The modern mainstream consensus model of cellular membranes is based on the fluid-mosaic model that envisions a lipid bilayer separating the inside from the outside of cells with associated ion channels, pumps and transporters giving rise to the permeability processes of cells. Alternative hypotheses were developed in the past that have largely been rejected. One of these opposing concepts developed in the 1980's within the context of studies on osmosis, permeability, and electrical properties of cells was that of Gilbert Ling. The modern idea holds that these properties all belonged to the plasma membrane whereas Ling's view was that the protoplasm was responsible for these properties.

As support for the lipid bilayer membrane theory grew, this alternative concept was developed which denied the importance of the lipid bilayer membrane.
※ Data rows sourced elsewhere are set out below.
`src/rdst_map.svh`:
```
// Offsets, field positions and fixed codes of the redistributor status register group.
// Included by the package and the design files; definitions only.
`ifndef RDST_MAP_SVH
`define RDST_MAP_SVH

// Byte offsets within the redistributor frame
`define RDST_OFF_CFG_LO      16'h0008
`define RDST_OFF_CFG_HI      16'h000C
`define RDST_OFF_STATUS      16'h0010
`define RDST_OFF_SETPEND_LO  16'h0040
`define RDST_OFF_SETPEND_HI  16'h0044
`define RDST_OFF_SYNC        16'h00C0
`define RDST_OFF_SYNC_HI     16'h00C4

// Error status flag positions
`define RDST_ERR_WR_RO       3
`define RDST_ERR_RD_WO       2
`define RDST_ERR_WR_RSV      1
`define RDST_ERR_RD_RSV      0
`define RDST_ERR_W           4
`define RDST_ERR_RESET       4'h0

// Configuration info field positions
`define RDST_CFG_AFF_LSB     32
`define RDST_CFG_SHARE_LSB   24
`define RDST_CFG_PROC_LSB    8
`define RDST_CFG_POWER_GROUP_DISABLE_SUPPORT_BIT    5
`define RDST_CFG_LAST_BIT    4
`define RDST_CFG_DIRECT_BIT  3
`define RDST_CFG_VIRT_BIT    1
`define RDST_CFG_PHYS_BIT    0

// Table sharing level codes
`define RDST_SHARE_ALL       2'h0
`define RDST_SHARE_L3        2'h1
`define RDST_SHARE_L32       2'h2
`define RDST_SHARE_L321      2'h3

// Smallest locality interrupt identifier
`define RDST_MIN_LOC_ID      32'h0000_2000
// Operation sync busy bit
`define RDST_SYNC_BUSY_BIT   0

`endif

```
`src/rdst_pkg.sv`:
```
// Types shared by the redistributor status register group.
// Assumes rdst_map.svh is on the include path.
`include "rdst_map.svh"

package rdst_pkg;

   // One register access as presented by the frame decoder
   typedef struct packed {
      logic        write;
      logic        wide;
      logic        secure;
      logic [15:0] addr;
      logic [63:0] wdata;
   } rdst_req_s;

   // Read answer, one cycle after the access is taken
   typedef struct packed {
      logic        valid;
      logic [63:0] rdata;
   } rdst_rsp_s;

   // Access violation events, in flag bit order 3..0
   typedef struct packed {
      logic wr_ro;
      logic rd_wo;
      logic wr_rsv;
      logic rd_rsv;
   } rdst_err_s;

   // What an address decodes to
   typedef enum logic [1:0] {
      RDST_LOC_RW,
      RDST_LOC_RO,
      RDST_LOC_WO,
      RDST_LOC_RSV
   } rdst_loc_e;

endpackage : rdst_pkg

```
`src/rdst_err_bank.sv`:
```
// One copy of the access error flags: sticky, cleared by writing ones.
// Assumes set and clear pulses come from logic on the same clock.
`include "rdst_map.svh"

module rdst_err_bank
   import rdst_pkg::*;
#(
   parameter int unsigned WIDTH = `RDST_ERR_W
)
(
   // Clock and reset
   input  wire logic             core_clk_i,
   input  wire logic             rst_i,
   // Events and clears
   input  wire logic [WIDTH-1:0] set_i,
   input  wire logic [WIDTH-1:0] clr_i,
   // Flags
   output logic      [WIDTH-1:0] flags_o
);

   genvar i;
   generate
      for (i = 0; i < WIDTH; i++)
      begin : g_flag
         always_ff @(posedge core_clk_i or posedge rst_i)
         begin
            if (rst_i)
               flags_o[i] <= 1'b0;
            else if (set_i[i])
               flags_o[i] <= 1'b1;
            else if (clr_i[i])
               flags_o[i] <= 1'b0;
         end
      end
   endgenerate

endmodule : rdst_err_bank

```
`src/rdst_regs.sv`:
```
// Redistributor status register group: access error flags, operation sync, config info.
// Assumes one access per taken request from the frame decoder on core_clk_i.
//
// Behaviour
// - Write to read-only location sets bit 3
// - Read of write-only location sets bit 2
// - Write to reserved location sets bit 1
// - Read of reserved location sets bit 0
// - Flags clear only by writing one
// - Absent status register reads zero, ignores writes
// - Separate secure and non-secure flag copies
// - Busy while clear or invalidate writes pending
// - Busy also covers table base operations
// - Stalling sync read always returns busy zero
// - Sync register read-only from every state
// - Affinity levels 3..0 in bits 63:32
// - Bits 25:24 give table sharing level
// - Bits 23:8 hold the processor number
// - Bit 5 reports power-group disable support
// - Bit 4 marks last redistributor page
// - Bit 3 reports direct injection support
// - Bit 1 reports virtual interrupt support
// - Bit 0 reports physical interrupt support
// - Set-pending ignored if pending, unimplemented, disabled
// - Set-pending id in 31:0, zero-extended
`include "rdst_map.svh"

module rdst_regs
   import rdst_pkg::*;
#(
   parameter logic        STATUS_PRESENT = 1'b1,
   parameter logic        TWO_SECURITY   = 1'b1,
   parameter logic        SYNC_STALLS    = 1'b0,
   parameter logic [31:0] AFFINITY       = 32'h0000_0000,
   parameter logic [1:0]  SHARE_LEVEL    = `RDST_SHARE_ALL,
   parameter logic [15:0] PROC_NUMBER    = 16'h0000,
   parameter logic        POWER_GROUP_DISABLE_SUPPORT_SUPPORT   = 1'b0,
   parameter logic        LAST_PAGE      = 1'b1,
   parameter logic        DIRECT_SUPPORT = 1'b1,
   parameter logic        VIRT_SUPPORT   = 1'b0,
   parameter logic        PHYS_SUPPORT   = 1'b1,
   parameter int unsigned ID_BITS        = 16,
   parameter int unsigned OP_CNT_W       = 4
)
(
   // Clock and reset
   input  wire logic        core_clk_i,
   input  wire logic        rst_i,
   // Register access
   input  wire logic        req_valid_i,
   input  wire rdst_req_s   req_i,
   output logic             req_ready_o,
   output rdst_rsp_s        rsp_o,
   // Maintenance operations of the surrounding redistributor
   input  wire logic        op_start_i,
   input  wire logic        op_done_i,
   output logic             busy_o,
   // Set-pending path
   input  wire logic        locality_interrupts_on_i,
   output logic [31:0]      pend_query_id_o,
   input  wire logic        id_pending_i,
   output logic             set_pend_valid_o,
   output logic [31:0]      set_pend_id_o,
   // Flag view
   output logic [3:0]       flags_secure_o,
   output logic [3:0]       flags_nonsec_o
);

   localparam logic [31:0] ID_LIMIT_MASK = 32'(~((64'h1 << ID_BITS) - 64'h1));

   // Address decode
   wire logic hit_cfg    = (req_i.addr == `RDST_OFF_CFG_LO) || (req_i.addr == `RDST_OFF_CFG_HI);
   wire logic hit_status = (req_i.addr == `RDST_OFF_STATUS);
   wire logic hit_set_lo = (req_i.addr == `RDST_OFF_SETPEND_LO);
   wire logic hit_set    = hit_set_lo || (req_i.addr == `RDST_OFF_SETPEND_HI);
   wire logic hit_sync   = (req_i.addr == `RDST_OFF_SYNC) || (req_i.addr == `RDST_OFF_SYNC_HI);

   rdst_loc_e loc;
   assign loc = hit_status ? RDST_LOC_RW :
                (hit_cfg || hit_sync) ? RDST_LOC_RO :
                hit_set ? RDST_LOC_WO : RDST_LOC_RSV;

   wire logic take   = req_valid_i && req_ready_o;
   wire logic is_wr  = req_i.write;
   wire logic is_rd  = !req_i.write;
   wire logic bank   = TWO_SECURITY && req_i.secure;

   // Busy tracking
   logic busy;

   rdst_sync_tracker #(
      .CNT_W (OP_CNT_W)
   ) u_sync (
      .core_clk_i (core_clk_i),
      .rst_i      (rst_i),
      .op_start_i (op_start_i),
      .op_done_i  (op_done_i),
      .busy_o     (busy)
   );

   assign busy_o = busy;
   // A stalling sync read waits here until the tracker drains
   wire logic sync_hold = SYNC_STALLS && req_valid_i && is_rd && hit_sync && busy;
   assign req_ready_o = !sync_hold;

   // Violation events
   rdst_err_s ev;
   assign ev.wr_ro  = take && is_wr && (loc == RDST_LOC_RO);
   assign ev.rd_wo  = take && is_rd && (loc == RDST_LOC_WO);
   assign ev.wr_rsv = take && is_wr && (loc == RDST_LOC_RSV);
   assign ev.rd_rsv = take && is_rd && (loc == RDST_LOC_RSV);

   wire logic [3:0] ev_bits  = STATUS_PRESENT ? ev : 4'h0;
   wire logic       st_write = take && is_wr && hit_status && STATUS_PRESENT;
   wire logic [3:0] clr_bits = st_write ? req_i.wdata[3:0] : 4'h0;

   logic [1:0][3:0] flags;

   genvar b;
   generate
      for (b = 0; b < 2; b++)
      begin : g_bank
         wire logic sel = (bank == (b == 1));
         rdst_err_bank #(
            .WIDTH (`RDST_ERR_W)
         ) u_bank (
            .core_clk_i (core_clk_i),
            .rst_i      (rst_i),
            .set_i      (sel ? ev_bits : 4'h0),
            .clr_i      (sel ? clr_bits : 4'h0),
            .flags_o    (flags[b])
         );
      end
   endgenerate

   assign flags_nonsec_o = flags[0];
   assign flags_secure_o = flags[1];

   // Configuration info word
   wire logic [63:0] cfg_word = {AFFINITY,
                                 6'h00, SHARE_LEVEL, PROC_NUMBER,
                                 2'h0, POWER_GROUP_DISABLE_SUPPORT_SUPPORT, LAST_PAGE, DIRECT_SUPPORT,
                                 1'b0, VIRT_SUPPORT, PHYS_SUPPORT};

   // Read data selection
   wire logic [31:0] status_word = {28'h0, flags[bank]};
   wire logic [31:0] sync_word   = {31'h0, (busy && !SYNC_STALLS)};
   wire logic [63:0] rd_data =
      !is_rd ? 64'h0 :
      (req_i.addr == `RDST_OFF_CFG_LO) ? (req_i.wide ? cfg_word : {32'h0, cfg_word[31:0]}) :
      (req_i.addr == `RDST_OFF_CFG_HI) ? {32'h0, cfg_word[63:32]} :
      hit_status ? (STATUS_PRESENT ? {32'h0, status_word} : 64'h0) :
      (req_i.addr == `RDST_OFF_SYNC) ? {32'h0, sync_word} : 64'h0;

   always_ff @(posedge core_clk_i or posedge rst_i)
   begin
      if (rst_i)
         rsp_o <= '0;
      else
         rsp_o <= '{valid: take && is_rd, rdata: rd_data};
   end

   // Set-pending requests
   wire logic [31:0] set_id   = req_i.wdata[31:0];
   wire logic        id_impl  = (set_id >= `RDST_MIN_LOC_ID) && ((set_id & ID_LIMIT_MASK) == 32'h0);
   wire logic        set_wr   = take && is_wr && hit_set_lo;
   wire logic        set_fire = set_wr && locality_interrupts_on_i && id_impl && !id_pending_i;

   assign pend_query_id_o = set_id;

   always_ff @(posedge core_clk_i or posedge rst_i)
   begin
      if (rst_i)
         set_pend_valid_o <= 1'b0;
      else
         set_pend_valid_o <= set_fire;
   end

   always_ff @(posedge core_clk_i or posedge rst_i)
   begin
      if (rst_i)
         set_pend_id_o <= 32'h0;
      else if (set_fire)
         set_pend_id_o <= set_id;
   end
endmodule : rdst_regs

```
`src/rdst_sync_tracker.sv`:
```
// Counts maintenance operations that are started but not yet finished.
// Assumes start and done are single-cycle pulses on the same clock.
module rdst_sync_tracker
   import rdst_pkg::*;
#(
   parameter int unsigned CNT_W = 4
)
(
   // Clock and reset
   input  wire logic core_clk_i,
   input  wire logic rst_i,
   // Operation events
   input  wire logic op_start_i,
   input  wire logic op_done_i,
   // State
   output logic      busy_o
);

   logic [CNT_W-1:0] cnt_reg;
   logic [CNT_W-1:0] cnt_next;
   wire logic        inc = op_start_i && !op_done_i && (cnt_reg != {CNT_W{1'b1}});
   wire logic        dec = op_done_i && !op_start_i && (cnt_reg != '0);

   assign cnt_next = inc ? CNT_W'(cnt_reg + 1'b1) :
                     dec ? CNT_W'(cnt_reg - 1'b1) : cnt_reg;

   always_ff @(posedge core_clk_i or posedge rst_i)
   begin
      if (rst_i)
         cnt_reg <= '0;
      else
         cnt_reg <= cnt_next;
   end

   assign busy_o = (cnt_reg != '0);

endmodule : rdst_sync_tracker
```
In 1916, Procter & Wilson demonstrated that gels, which do not have a semipermeable membrane, swelled in dilute solutions. Loeb (1920) also studied gelatin extensively, with and without a membrane, showing that more of the properties attributed to the plasma membrane could be duplicated in gels without a membrane. In particular, he found that an electrical potential difference between the gelatin and the outside medium could be developed, based on the H+ concentration.

Some criticisms of the membrane theory developed in the 1930s, based on observations such as the ability of some cells to swell and increase their surface area by a factor of 1000 (as in adipose tissue). A lipid layer cannot stretch to that extent without becoming a patchwork (thereby losing its barrier properties). Such criticisms stimulated continued studies on protoplasm as the principal agent determining cell permeability properties. In 1938, Fischer and Suer proposed that water in the protoplasm is not free but in a chemically combined form, and that the protoplasm represents a combination of protein, salt and water. They demonstrated the basic similarity between swelling in living tissues and the swelling of gelatin and fibrin gels. Dimitri Nasonov (1944) viewed proteins as the central components responsible for many properties of the cell, including electrical properties.

By the 1940s, the bulk phase theories were not as well developed as the membrane theories and were largely rejected. In 1941, Brooks & Brooks published a monograph The Permeability of Living Cells, which rejects the bulk phase theories.